[Start of section]

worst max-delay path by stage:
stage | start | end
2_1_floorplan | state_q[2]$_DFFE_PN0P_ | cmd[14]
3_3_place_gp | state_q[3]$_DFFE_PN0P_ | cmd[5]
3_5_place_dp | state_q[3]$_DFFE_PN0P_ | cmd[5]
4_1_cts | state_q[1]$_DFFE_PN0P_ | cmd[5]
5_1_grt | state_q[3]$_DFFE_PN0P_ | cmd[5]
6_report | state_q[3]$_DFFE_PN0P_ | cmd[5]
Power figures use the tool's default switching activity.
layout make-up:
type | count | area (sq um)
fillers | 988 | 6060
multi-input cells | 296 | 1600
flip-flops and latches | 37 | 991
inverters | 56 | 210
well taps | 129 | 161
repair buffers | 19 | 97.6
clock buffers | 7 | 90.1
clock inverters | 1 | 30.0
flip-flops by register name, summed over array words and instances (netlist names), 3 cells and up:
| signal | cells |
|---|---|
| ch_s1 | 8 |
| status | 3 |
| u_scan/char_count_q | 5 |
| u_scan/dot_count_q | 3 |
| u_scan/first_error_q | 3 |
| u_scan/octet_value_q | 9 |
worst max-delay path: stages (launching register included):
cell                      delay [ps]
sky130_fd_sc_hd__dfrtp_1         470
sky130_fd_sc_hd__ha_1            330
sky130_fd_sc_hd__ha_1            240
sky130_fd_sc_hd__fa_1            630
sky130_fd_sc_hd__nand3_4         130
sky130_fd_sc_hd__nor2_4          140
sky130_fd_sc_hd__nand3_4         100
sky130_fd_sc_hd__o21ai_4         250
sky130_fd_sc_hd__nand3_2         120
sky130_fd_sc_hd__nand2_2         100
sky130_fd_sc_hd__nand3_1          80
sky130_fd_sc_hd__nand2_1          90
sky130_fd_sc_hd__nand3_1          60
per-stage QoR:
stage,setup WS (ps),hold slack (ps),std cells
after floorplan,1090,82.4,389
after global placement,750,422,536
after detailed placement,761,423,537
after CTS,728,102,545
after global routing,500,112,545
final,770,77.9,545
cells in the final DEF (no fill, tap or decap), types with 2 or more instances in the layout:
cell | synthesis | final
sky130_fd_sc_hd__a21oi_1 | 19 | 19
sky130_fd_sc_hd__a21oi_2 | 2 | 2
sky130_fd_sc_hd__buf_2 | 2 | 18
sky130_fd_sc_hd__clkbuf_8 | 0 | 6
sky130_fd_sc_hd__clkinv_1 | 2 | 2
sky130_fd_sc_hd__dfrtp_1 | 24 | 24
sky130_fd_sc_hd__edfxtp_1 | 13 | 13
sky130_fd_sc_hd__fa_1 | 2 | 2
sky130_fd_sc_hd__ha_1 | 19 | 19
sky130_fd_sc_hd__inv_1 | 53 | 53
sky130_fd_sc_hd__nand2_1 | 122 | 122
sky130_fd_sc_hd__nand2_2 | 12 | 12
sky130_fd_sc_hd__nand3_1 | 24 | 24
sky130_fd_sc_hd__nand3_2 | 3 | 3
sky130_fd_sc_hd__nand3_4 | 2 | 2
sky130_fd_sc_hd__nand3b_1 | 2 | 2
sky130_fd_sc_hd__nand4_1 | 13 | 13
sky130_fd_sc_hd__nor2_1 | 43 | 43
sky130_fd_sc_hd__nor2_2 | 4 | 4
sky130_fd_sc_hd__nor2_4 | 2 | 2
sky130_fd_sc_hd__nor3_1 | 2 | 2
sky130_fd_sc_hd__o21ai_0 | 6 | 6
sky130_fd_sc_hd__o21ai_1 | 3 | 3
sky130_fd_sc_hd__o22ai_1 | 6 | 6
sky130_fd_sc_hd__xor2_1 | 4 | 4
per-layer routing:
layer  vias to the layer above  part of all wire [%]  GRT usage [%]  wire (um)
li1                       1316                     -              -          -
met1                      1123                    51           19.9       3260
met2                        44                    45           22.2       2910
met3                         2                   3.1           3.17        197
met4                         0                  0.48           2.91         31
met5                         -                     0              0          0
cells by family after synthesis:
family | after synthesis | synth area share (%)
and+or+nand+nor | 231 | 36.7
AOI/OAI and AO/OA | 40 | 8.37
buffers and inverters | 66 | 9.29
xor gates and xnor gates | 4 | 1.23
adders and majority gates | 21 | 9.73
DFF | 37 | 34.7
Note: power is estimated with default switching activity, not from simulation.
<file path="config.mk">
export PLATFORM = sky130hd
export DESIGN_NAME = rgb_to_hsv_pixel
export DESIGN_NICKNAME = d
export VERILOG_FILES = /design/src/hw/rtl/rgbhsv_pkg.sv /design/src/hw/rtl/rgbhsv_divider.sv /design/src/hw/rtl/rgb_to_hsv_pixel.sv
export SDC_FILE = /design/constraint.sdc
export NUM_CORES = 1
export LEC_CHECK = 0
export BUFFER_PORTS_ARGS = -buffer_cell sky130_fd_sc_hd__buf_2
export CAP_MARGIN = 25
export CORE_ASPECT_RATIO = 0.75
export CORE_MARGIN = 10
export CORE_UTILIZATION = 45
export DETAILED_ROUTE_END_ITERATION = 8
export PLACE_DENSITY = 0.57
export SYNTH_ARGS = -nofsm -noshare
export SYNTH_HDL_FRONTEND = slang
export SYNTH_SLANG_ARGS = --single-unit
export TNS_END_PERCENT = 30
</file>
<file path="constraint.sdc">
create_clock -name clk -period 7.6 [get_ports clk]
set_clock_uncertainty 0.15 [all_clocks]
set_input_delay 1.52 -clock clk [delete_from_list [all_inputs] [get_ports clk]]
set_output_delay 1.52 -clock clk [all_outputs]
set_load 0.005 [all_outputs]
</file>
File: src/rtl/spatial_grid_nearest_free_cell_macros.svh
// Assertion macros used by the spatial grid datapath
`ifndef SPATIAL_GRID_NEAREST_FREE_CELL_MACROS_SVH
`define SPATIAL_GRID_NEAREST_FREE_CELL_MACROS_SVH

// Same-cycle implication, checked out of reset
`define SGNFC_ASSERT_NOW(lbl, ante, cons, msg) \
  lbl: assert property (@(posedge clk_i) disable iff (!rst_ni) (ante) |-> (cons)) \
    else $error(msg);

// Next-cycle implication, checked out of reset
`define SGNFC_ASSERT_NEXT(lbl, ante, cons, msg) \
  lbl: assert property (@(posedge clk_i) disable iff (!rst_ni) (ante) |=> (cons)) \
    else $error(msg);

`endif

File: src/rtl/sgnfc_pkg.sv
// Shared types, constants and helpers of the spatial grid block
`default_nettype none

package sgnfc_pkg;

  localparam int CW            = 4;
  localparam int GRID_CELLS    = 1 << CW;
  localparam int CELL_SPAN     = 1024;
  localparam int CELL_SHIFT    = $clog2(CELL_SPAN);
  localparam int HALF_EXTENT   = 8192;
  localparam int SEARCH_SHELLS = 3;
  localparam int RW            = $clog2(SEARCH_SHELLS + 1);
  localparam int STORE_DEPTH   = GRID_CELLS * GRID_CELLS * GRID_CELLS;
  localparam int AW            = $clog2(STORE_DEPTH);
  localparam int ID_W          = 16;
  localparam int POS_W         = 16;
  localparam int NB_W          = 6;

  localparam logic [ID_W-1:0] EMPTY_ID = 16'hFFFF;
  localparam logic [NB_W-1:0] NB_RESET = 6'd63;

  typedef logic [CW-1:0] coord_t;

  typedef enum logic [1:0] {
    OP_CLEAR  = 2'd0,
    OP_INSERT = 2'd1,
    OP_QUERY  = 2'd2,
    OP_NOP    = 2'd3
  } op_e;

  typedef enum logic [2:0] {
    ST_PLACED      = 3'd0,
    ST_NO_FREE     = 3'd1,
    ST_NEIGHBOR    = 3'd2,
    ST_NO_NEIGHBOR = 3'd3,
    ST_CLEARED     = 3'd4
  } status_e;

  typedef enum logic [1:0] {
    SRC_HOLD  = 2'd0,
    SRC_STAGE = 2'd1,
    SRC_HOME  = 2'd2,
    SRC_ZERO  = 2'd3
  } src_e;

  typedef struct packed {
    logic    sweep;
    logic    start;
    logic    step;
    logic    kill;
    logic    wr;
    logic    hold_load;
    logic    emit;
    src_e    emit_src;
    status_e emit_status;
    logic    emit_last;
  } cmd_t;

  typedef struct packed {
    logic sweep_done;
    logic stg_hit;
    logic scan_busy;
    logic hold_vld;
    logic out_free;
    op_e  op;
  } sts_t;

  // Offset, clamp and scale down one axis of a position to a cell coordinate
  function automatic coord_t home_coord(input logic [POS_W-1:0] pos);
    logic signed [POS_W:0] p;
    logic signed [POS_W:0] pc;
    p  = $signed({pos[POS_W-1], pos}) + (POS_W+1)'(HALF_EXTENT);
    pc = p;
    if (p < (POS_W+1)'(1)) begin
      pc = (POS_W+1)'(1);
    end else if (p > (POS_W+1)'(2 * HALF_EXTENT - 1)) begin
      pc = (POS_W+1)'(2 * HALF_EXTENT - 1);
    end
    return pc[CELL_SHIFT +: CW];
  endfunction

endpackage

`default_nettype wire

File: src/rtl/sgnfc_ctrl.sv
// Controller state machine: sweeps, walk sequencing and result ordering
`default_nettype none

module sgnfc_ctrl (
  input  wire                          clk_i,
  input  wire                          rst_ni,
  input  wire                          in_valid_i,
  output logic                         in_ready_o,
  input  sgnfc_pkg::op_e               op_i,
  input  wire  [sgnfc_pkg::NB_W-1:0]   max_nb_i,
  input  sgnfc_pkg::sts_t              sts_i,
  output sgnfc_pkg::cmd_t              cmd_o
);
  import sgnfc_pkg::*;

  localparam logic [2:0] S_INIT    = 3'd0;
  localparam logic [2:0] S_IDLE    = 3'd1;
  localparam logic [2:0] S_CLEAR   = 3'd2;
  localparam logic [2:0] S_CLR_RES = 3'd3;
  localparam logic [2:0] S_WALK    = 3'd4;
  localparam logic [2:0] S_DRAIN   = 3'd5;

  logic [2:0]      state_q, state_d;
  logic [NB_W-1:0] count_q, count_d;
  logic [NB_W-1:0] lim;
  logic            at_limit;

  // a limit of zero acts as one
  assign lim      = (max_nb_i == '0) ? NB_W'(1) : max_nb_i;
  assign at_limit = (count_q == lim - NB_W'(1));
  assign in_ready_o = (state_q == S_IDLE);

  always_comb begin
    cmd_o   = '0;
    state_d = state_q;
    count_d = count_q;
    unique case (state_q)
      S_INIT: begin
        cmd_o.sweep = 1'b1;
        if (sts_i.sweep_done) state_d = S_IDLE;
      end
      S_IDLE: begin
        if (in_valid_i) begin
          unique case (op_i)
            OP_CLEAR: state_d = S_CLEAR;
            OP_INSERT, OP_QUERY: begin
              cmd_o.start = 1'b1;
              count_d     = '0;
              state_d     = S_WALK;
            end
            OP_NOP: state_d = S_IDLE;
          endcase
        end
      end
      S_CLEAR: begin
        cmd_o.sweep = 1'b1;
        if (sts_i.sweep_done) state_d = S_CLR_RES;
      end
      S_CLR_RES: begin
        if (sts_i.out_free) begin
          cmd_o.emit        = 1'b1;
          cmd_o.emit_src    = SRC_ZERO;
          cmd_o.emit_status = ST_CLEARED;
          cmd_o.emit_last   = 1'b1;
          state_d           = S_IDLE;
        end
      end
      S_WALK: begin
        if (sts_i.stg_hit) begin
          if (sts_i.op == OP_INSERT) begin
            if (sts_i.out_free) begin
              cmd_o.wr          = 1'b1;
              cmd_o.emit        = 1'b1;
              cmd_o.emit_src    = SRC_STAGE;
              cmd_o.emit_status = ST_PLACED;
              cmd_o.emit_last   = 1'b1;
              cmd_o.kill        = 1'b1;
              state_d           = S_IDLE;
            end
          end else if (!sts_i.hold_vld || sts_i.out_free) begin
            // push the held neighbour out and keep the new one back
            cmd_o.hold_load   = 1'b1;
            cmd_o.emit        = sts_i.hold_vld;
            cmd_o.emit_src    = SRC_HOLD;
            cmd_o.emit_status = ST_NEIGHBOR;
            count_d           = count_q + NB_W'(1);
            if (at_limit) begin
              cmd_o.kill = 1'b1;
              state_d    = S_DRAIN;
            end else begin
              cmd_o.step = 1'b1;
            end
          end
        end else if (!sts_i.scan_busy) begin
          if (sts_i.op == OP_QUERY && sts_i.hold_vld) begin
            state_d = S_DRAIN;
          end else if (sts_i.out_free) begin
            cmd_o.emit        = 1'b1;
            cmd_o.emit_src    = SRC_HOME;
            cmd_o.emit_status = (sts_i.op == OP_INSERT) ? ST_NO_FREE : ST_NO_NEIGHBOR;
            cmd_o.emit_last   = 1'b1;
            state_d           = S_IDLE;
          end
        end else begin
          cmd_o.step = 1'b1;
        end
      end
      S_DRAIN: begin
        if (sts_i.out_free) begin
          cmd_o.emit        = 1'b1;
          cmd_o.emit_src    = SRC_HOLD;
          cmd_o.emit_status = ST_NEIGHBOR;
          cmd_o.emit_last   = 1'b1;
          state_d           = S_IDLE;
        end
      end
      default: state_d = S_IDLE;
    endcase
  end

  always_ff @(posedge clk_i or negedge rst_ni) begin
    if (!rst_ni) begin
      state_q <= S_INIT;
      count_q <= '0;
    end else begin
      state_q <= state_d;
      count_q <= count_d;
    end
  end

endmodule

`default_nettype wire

[End of section]

What you should do: Within the records above, count the lines that contain "global" and give only that number.

Answer below: 2